* Input for this task *

[src/hdl/spt_pkg.sv]
// Shared types and constants for the sorted parameter thinning block.
// Holds the controller state encoding, register indexes and reset values.
// No dependencies.
package spt_pkg;

  localparam int MAX_SAMPLES_DEF = 64;
  localparam int VAL_W           = 32;
  localparam int STEP_W          = 16;
  localparam int SCALE_W         = 17;
  localparam int DIVS_W          = 17;
  localparam int CFG_IDX_W       = 2;

  localparam logic [CFG_IDX_W-1:0] CFG_RANGE_LOW  = 2'd0;
  localparam logic [CFG_IDX_W-1:0] CFG_RANGE_HIGH = 2'd1;
  localparam logic [CFG_IDX_W-1:0] CFG_STEP_COUNT = 2'd2;
  localparam logic [CFG_IDX_W-1:0] CFG_SCALE      = 2'd3;

  localparam logic signed [VAL_W-1:0] RANGE_LOW_RST  = 32'sd0;
  localparam logic signed [VAL_W-1:0] RANGE_HIGH_RST = 32'sd65536;
  localparam logic [STEP_W-1:0]       STEP_COUNT_RST = 16'd2;
  localparam logic [SCALE_W-1:0]      SCALE_RST      = 17'd32768;

  typedef enum logic [3:0] {
    ST_IDLE,
    ST_SRCH_RD,
    ST_SRCH_CHK,
    ST_SHIFT_RD,
    ST_SHIFT_WR,
    ST_INSERT,
    ST_GAP_RD,
    ST_GAP_CHK,
    ST_DIV_GO,
    ST_DIV_WAIT,
    ST_TOL,
    ST_EMIT_RD,
    ST_EMIT_CHK,
    ST_EMIT_END
  } spt_state_t;

endpackage

[src/hdl/spt_div.sv]
// Iterative restoring divider, one quotient bit per cycle.
// Used for the mean gap, the half step and the per-sample width.
// Depends on spt_pkg for the default divisor width.
module spt_div
  import spt_pkg::*;
#(
  parameter int DVD_W = 38,
  parameter int DVS_W = DIVS_W
) (
  input  logic             clk,
  input  logic             rst_n,
  input  logic             start,
  input  logic [DVD_W-1:0] dividend,
  input  logic [DVS_W-1:0] divisor,
  output logic             done,
  output logic [DVD_W-1:0] quotient
);

  localparam int CNT_W = $clog2(DVD_W + 1);

  logic [DVS_W-1:0] rem_r;
  logic [DVD_W-1:0] q_r;
  logic [CNT_W-1:0] cnt_r;
  logic             busy_r;
  logic             done_r;
  logic [DVS_W:0]   trial;
  logic             ge;

  // shift in the next dividend bit and try a subtract
  assign trial = {rem_r, q_r[DVD_W-1]};
  assign ge    = trial >= {1'b0, divisor};

  always_ff @(posedge clk) begin
    if (!rst_n) begin
      busy_r <= 1'b0;
      done_r <= 1'b0;
      cnt_r  <= '0;
    end else begin
      done_r <= 1'b0;
      if (start) begin
        q_r    <= dividend;
        rem_r  <= '0;
        cnt_r  <= CNT_W'(DVD_W);
        busy_r <= 1'b1;
      end else if (busy_r) begin
        rem_r <= ge ? DVS_W'(trial - {1'b0, divisor}) : trial[DVS_W-1:0];
        q_r   <= {q_r[DVD_W-2:0], ge};
        cnt_r <= cnt_r - 1'b1;
        if (cnt_r == CNT_W'(1)) begin
          busy_r <= 1'b0;
          done_r <= 1'b1;
        end
      end
    end
  end

  assign done     = done_r;
  assign quotient = q_r;

endmodule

* Problem to solve *
Nothing but the complete listing, repeated exactly, belongs in the answer.

* Answer to the exercise *
[src/hdl/spt_pkg.sv]
// Shared types and constants for the sorted parameter thinning block.
// Holds the controller state encoding, register indexes and reset values.
// No dependencies.
package spt_pkg;

  localparam int MAX_SAMPLES_DEF = 64;
  localparam int VAL_W           = 32;
  localparam int STEP_W          = 16;
  localparam int SCALE_W         = 17;
  localparam int DIVS_W          = 17;
  localparam int CFG_IDX_W       = 2;

  localparam logic [CFG_IDX_W-1:0] CFG_RANGE_LOW  = 2'd0;
  localparam logic [CFG_IDX_W-1:0] CFG_RANGE_HIGH = 2'd1;
  localparam logic [CFG_IDX_W-1:0] CFG_STEP_COUNT = 2'd2;
  localparam logic [CFG_IDX_W-1:0] CFG_SCALE      = 2'd3;

  localparam logic signed [VAL_W-1:0] RANGE_LOW_RST  = 32'sd0;
  localparam logic signed [VAL_W-1:0] RANGE_HIGH_RST = 32'sd65536;
  localparam logic [STEP_W-1:0]       STEP_COUNT_RST = 16'd2;
  localparam logic [SCALE_W-1:0]      SCALE_RST      = 17'd32768;

  typedef enum logic [3:0] {
    ST_IDLE,
    ST_SRCH_RD,
    ST_SRCH_CHK,
    ST_SHIFT_RD,
    ST_SHIFT_WR,
    ST_INSERT,
    ST_GAP_RD,
    ST_GAP_CHK,
    ST_DIV_GO,
    ST_DIV_WAIT,
    ST_TOL,
    ST_EMIT_RD,
    ST_EMIT_CHK,
    ST_EMIT_END
  } spt_state_t;

endpackage

[src/hdl/spt_div.sv]
// Iterative restoring divider, one quotient bit per cycle.
// Used for the mean gap, the half step and the per-sample width.
// Depends on spt_pkg for the default divisor width.
module spt_div
  import spt_pkg::*;
#(
  parameter int DVD_W = 38,
  parameter int DVS_W = DIVS_W
) (
  input  logic             clk,
  input  logic             rst_n,
  input  logic             start,
  input  logic [DVD_W-1:0] dividend,
  input  logic [DVS_W-1:0] divisor,
  output logic             done,
  output logic [DVD_W-1:0] quotient
);

  localparam int CNT_W = $clog2(DVD_W + 1);

  logic [DVS_W-1:0] rem_r;
  logic [DVD_W-1:0] q_r;
  logic [CNT_W-1:0] cnt_r;
  logic             busy_r;
  logic             done_r;
  logic [DVS_W:0]   trial;
  logic             ge;

  // shift in the next dividend bit and try a subtract
  assign trial = {rem_r, q_r[DVD_W-1]};
  assign ge    = trial >= {1'b0, divisor};

  always_ff @(posedge clk) begin
    if (!rst_n) begin
      busy_r <= 1'b0;
      done_r <= 1'b0;
      cnt_r  <= '0;
    end else begin
      done_r <= 1'b0;
      if (start) begin
        q_r    <= dividend;
        rem_r  <= '0;
        cnt_r  <= CNT_W'(DVD_W);
        busy_r <= 1'b1;
      end else if (busy_r) begin
        rem_r <= ge ? DVS_W'(trial - {1'b0, divisor}) : trial[DVS_W-1:0];
        q_r   <= {q_r[DVD_W-2:0], ge};
        cnt_r <= cnt_r - 1'b1;
        if (cnt_r == CNT_W'(1)) begin
          busy_r <= 1'b0;
          done_r <= 1'b1;
        end
      end
    end
  end

  assign done     = done_r;
  assign quotient = q_r;

endmodule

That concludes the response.